'''

File: src/rtl/microwave_timer_core.sv
// Cook-time BCD countdown (m:ss), magnetron IDLE/COOK control and 7-segment decode.
// Optional build macro: MWC_BLANK_LEADING_ZERO_EN blanks the minutes display while m == 0.
module microwave_timer_core (
    input  logic       clock,
    input  logic       clearn,
    input  logic       startn,
    input  logic       stopn,
    input  logic       door_closed,
    input  logic [3:0] data,
    input  logic       loadn,
    input  logic       pgt_1Hz,
    output logic       mag_on,
    output logic       zero,
    output logic [6:0] sec_ones,
    output logic [6:0] sec_tens,
    output logic [6:0] mins
);

    typedef enum logic {
        IDLE = 1'b0,
        COOK = 1'b1
    } state_t;

    state_t     state;
    state_t     state_next;

    logic [3:0] m;
    logic [3:0] st;
    logic [3:0] so;
    logic [3:0] m_next;
    logic [3:0] st_next;
    logic [3:0] so_next;

    logic       load_en;
    logic       tick_en;
    logic       start_ok;
    logic       stop_req;

    function automatic logic [6:0] seg7(input logic [3:0] d);
        logic [6:0] s;
        case (d)
            4'd0:    s = 7'h7E;
            4'd1:    s = 7'h30;
            4'd2:    s = 7'h6D;
            4'd3:    s = 7'h79;
            4'd4:    s = 7'h33;
            4'd5:    s = 7'h5B;
            4'd6:    s = 7'h5F;
            4'd7:    s = 7'h70;
            4'd8:    s = 7'h7F;
            4'd9:    s = 7'h7B;
            default: s = 7'h00;
        endcase
        return s;
    endfunction

    // Clamp a seconds-ones digit so it can move into the seconds-tens position.
    function automatic logic [3:0] clamp_tens(input logic [3:0] d);
        return (d > 4'd5) ? 4'd5 : d;
    endfunction

    assign zero     = (m == 4'd0) && (st == 4'd0) && (so == 4'd0);
    assign mag_on   = (state == COOK);

    assign load_en  = !loadn && !mag_on && (data <= 4'd9);
    assign tick_en  = pgt_1Hz && mag_on && !zero;

    // Stop and door-open take priority over start; a start at 0:00 is refused.
    assign start_ok = !startn && stopn && door_closed && !zero;
    assign stop_req = !stopn || !door_closed || zero;

    always_ff @(posedge clock) begin
        if (!clearn) begin
            state <= IDLE;
        end else begin
            state <= state_next;
        end
    end

    always_comb begin
        state_next = state;
        case (state)
            IDLE:    if (start_ok) state_next = COOK;
            COOK:    if (stop_req) state_next = IDLE;
            default: state_next = IDLE;
        endcase
    end

    // Load and tick are exclusive through mag_on, so at most one branch fires.
    always_comb begin
        m_next  = m;
        st_next = st;
        so_next = so;
        if (load_en) begin
            m_next  = st;
            st_next = clamp_tens(so);
            so_next = data;
        end else if (tick_en) begin
            if (so != 4'd0) begin
                so_next = so - 4'd1;
            end else begin
                so_next = 4'd9;
                if (st != 4'd0) begin
                    st_next = st - 4'd1;
                end else begin
                    st_next = 4'd5;
                    m_next  = m - 4'd1;
                end
            end
        end
    end

    always_ff @(posedge clock) begin
        if (!clearn) begin
            m  <= 4'd0;
            st <= 4'd0;
            so <= 4'd0;
        end else begin
            m  <= m_next;
            st <= st_next;
            so <= so_next;
        end
    end

    assign sec_ones = seg7(so);
    assign sec_tens = seg7(st);

`ifdef MWC_BLANK_LEADING_ZERO_EN
    assign mins = (m == 4'd0) ? 7'h00 : seg7(m);
`else
    assign mins = seg7(m);
`endif

endmodule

'''

> _Work to complete_
Search the entries for the word "IDLE". Copy each line where it appears.

> _Exercise result_
// Cook-time BCD countdown (m:ss), magnetron IDLE/COOK control and 7-segment decode.
        IDLE = 1'b0,
            state <= IDLE;
            IDLE:    if (start_ok) state_next = COOK;
            COOK:    if (stop_req) state_next = IDLE;
            default: state_next = IDLE;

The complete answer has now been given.